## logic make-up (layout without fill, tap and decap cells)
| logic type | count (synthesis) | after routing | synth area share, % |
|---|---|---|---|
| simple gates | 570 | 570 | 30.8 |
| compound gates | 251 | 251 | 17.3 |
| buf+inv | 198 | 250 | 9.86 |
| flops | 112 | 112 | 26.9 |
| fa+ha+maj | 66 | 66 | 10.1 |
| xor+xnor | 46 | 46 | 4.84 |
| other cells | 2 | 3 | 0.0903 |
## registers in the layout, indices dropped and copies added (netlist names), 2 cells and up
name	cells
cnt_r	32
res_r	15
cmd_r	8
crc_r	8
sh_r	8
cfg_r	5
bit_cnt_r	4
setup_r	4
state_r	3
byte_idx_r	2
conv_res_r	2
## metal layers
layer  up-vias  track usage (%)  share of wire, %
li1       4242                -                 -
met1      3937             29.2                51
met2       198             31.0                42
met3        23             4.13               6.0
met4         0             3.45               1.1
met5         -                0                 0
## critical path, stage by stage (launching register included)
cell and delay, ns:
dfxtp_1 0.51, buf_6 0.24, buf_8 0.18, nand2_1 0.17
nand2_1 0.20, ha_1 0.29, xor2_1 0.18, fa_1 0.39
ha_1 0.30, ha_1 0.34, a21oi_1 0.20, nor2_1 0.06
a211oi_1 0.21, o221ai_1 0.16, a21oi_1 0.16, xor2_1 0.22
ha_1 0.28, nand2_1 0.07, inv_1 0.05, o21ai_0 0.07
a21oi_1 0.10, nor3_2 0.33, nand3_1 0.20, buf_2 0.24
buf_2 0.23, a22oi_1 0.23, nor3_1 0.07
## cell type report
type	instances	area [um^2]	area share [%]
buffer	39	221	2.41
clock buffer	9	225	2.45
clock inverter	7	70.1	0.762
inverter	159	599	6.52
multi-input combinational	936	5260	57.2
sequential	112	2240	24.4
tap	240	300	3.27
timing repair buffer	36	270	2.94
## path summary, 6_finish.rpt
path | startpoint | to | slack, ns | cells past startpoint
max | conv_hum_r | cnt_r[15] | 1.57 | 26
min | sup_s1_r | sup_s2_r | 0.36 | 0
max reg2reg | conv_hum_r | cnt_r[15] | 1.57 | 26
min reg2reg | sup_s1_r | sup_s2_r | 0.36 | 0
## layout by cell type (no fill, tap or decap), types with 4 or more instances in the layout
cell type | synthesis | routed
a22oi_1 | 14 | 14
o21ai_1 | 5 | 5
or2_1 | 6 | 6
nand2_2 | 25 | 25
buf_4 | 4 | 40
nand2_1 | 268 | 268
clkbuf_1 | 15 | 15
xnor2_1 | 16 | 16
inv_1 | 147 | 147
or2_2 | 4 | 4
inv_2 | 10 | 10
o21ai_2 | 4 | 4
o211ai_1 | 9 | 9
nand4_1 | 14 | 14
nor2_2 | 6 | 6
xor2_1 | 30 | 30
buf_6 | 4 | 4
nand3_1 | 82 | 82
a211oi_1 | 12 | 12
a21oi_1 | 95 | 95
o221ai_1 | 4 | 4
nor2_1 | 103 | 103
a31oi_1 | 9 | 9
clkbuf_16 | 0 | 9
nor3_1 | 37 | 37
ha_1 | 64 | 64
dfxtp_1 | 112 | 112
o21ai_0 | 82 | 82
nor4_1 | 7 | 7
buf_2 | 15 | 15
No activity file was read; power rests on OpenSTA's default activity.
[src/core/smp_pkg.sv]
// Constants and types shared by the sensor mode controller and its parameter table
package smp_pkg;

    typedef enum logic [2:0] {
        MODE_OFF,
        MODE_INIT,
        MODE_STANDBY,
        MODE_FORCED,
        MODE_AUTO
    } smp_mode_t;

    // Clock and timing
    localparam int CLK_MHZ          = 20;
    localparam int INIT_TIME_US     = 25;
    localparam int INIT_CYC         = INIT_TIME_US * CLK_MHZ;
    localparam int CONV_TIME_US     = 155;
    localparam int CONV_CYC         = CONV_TIME_US * CLK_MHZ;
    localparam int RATE_TICK_US     = 100;
    localparam int RATE_TICK_CYC    = RATE_TICK_US * CLK_MHZ;

    // Serial target addresses
    localparam logic [6:0] ADDR_PRIMARY   = 7'h53;
    localparam logic [6:0] ADDR_ALTERNATE = 7'h52;

    // Mailbox register offsets, status first then outputs for burst reads
    localparam logic [5:0] REG_IRQ_STATUS = 6'h00;
    localparam logic [5:0] REG_PS_H       = 6'h01;
    localparam logic [5:0] REG_PS_L       = 6'h02;
    localparam logic [5:0] REG_ALS_H      = 6'h03;
    localparam logic [5:0] REG_ALS_L      = 6'h04;
    localparam logic [5:0] REG_IRQ_ENABLE = 6'h05;
    localparam logic [5:0] REG_COMMAND    = 6'h06;
    localparam logic [5:0] REG_PARAM_IN   = 6'h07;
    localparam logic [5:0] REG_RESPONSE1  = 6'h08;
    localparam logic [5:0] REG_CMD_RESP   = 6'h09;
    localparam logic [5:0] REG_DEV_ADDR   = 6'h0A;

    // Interrupt status bit positions
    localparam int IRQ_PS_DONE  = 0;
    localparam int IRQ_ALS_DONE = 1;
    localparam int IRQ_PS_THR   = 2;
    localparam int IRQ_ALS_THR  = 3;

    // Command codes
    localparam logic [7:0] CMD_COUNTER_CLEAR = 8'h00;
    localparam logic [7:0] CMD_SOFT_RESET    = 8'h01;
    localparam logic [7:0] CMD_FORCE         = 8'h11;
    localparam logic [7:0] CMD_PAUSE         = 8'h12;
    localparam logic [7:0] CMD_START         = 8'h13;
    localparam logic [1:0] CMD_PARAM_READ    = 2'h1;
    localparam logic [1:0] CMD_PARAM_WRITE   = 2'h2;

    // Parameter table layout
    localparam int         PARAM_DEPTH    = 8'h2C;
    localparam logic [5:0] PAR_CHAN_LIST  = 6'h01;
    localparam logic [5:0] PAR_RATE_H     = 6'h1A;
    localparam logic [5:0] PAR_RATE_L     = 6'h1B;
    localparam logic [5:0] PAR_PS_THR_H   = 6'h25;
    localparam logic [5:0] PAR_PS_THR_L   = 6'h26;
    localparam logic [5:0] PAR_ALS_THR_H  = 6'h27;
    localparam logic [5:0] PAR_ALS_THR_L  = 6'h28;
    localparam int         CHAN_PS_BIT    = 0;
    localparam int         CHAN_ALS_BIT   = 1;

    // Reset values
    localparam logic [3:0] CMD_COUNT_RESET = 4'hF;
    localparam logic [7:0] PARAM_RESET     = 8'h00;

endpackage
★ ★ ★
Pick from the records each line that contains the word "gates" and show it.

## RESPONSE FOR THIS EXERCISE
| simple gates | 570 | 570 | 30.8 |
| compound gates | 251 | 251 | 17.3 |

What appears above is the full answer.